Input for this task:

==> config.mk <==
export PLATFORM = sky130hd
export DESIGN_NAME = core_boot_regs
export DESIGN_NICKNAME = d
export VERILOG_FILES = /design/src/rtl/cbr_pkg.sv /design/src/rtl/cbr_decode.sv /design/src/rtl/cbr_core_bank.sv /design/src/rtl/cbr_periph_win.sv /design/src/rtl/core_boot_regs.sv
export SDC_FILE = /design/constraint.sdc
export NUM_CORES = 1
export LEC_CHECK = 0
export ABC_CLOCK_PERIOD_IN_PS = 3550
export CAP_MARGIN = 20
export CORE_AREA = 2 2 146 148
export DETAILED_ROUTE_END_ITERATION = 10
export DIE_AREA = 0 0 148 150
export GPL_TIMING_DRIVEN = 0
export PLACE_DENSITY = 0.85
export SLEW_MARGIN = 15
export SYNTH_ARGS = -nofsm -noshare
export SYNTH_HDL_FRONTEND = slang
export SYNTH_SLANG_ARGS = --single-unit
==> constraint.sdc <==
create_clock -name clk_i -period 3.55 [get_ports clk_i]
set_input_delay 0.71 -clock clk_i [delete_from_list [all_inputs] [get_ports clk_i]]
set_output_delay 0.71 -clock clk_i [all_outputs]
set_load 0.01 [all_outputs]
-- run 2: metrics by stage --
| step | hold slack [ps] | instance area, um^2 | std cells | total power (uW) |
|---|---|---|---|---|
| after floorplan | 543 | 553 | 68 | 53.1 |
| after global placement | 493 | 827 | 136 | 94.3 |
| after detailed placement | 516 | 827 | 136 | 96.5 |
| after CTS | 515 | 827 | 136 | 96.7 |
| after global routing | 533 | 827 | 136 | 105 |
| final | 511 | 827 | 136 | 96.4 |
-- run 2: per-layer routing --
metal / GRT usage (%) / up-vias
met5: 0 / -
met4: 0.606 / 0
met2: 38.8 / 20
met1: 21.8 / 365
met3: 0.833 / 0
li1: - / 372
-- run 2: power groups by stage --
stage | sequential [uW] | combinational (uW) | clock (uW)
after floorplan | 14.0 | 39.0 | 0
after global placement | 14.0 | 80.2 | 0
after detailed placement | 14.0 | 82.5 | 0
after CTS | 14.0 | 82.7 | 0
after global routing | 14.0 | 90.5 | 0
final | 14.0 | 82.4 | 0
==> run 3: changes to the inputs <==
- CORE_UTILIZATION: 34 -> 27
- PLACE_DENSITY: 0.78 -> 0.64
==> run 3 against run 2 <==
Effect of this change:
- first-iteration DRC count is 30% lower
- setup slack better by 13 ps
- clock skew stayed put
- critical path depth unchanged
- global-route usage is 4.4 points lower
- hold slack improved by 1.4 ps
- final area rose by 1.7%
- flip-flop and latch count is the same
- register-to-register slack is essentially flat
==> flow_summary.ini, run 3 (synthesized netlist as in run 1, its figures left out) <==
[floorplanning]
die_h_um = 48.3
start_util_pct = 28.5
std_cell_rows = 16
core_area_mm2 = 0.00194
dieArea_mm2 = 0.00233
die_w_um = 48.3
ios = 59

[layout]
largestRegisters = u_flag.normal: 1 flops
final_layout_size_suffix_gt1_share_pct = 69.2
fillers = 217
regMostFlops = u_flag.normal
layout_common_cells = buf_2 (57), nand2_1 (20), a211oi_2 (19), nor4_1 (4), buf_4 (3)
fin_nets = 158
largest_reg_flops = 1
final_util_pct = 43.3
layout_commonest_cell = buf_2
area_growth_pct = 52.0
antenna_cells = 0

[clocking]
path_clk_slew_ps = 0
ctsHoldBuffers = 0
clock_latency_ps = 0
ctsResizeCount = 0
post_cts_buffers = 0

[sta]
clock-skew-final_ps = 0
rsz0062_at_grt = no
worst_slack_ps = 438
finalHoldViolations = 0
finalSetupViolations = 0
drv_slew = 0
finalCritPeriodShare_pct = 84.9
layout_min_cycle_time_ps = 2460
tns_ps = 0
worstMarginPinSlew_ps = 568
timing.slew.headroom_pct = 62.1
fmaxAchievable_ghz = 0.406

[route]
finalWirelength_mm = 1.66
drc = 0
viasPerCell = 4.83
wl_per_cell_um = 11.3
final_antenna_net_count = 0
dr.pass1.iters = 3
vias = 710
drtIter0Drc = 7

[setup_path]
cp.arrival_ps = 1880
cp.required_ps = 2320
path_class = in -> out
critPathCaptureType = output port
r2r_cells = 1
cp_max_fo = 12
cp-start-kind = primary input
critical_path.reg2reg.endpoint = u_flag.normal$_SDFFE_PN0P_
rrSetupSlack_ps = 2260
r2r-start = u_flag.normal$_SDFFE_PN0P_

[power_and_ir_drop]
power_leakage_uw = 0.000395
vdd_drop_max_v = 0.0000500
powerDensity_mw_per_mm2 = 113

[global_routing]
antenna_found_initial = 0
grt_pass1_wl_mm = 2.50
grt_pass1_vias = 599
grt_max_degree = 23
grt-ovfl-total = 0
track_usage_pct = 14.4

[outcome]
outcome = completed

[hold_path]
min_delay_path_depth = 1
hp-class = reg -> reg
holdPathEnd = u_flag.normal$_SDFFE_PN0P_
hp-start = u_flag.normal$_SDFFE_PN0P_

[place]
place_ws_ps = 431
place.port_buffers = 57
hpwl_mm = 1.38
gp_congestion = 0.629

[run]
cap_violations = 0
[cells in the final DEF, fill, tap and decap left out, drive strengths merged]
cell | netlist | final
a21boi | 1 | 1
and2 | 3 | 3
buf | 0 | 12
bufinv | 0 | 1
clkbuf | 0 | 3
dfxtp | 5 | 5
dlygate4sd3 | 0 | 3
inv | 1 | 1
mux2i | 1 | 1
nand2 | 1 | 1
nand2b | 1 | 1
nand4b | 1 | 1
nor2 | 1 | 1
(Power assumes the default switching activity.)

Task description: For the records above, count the lines that contain the word "netlist" and give only that number.

Your solution: 2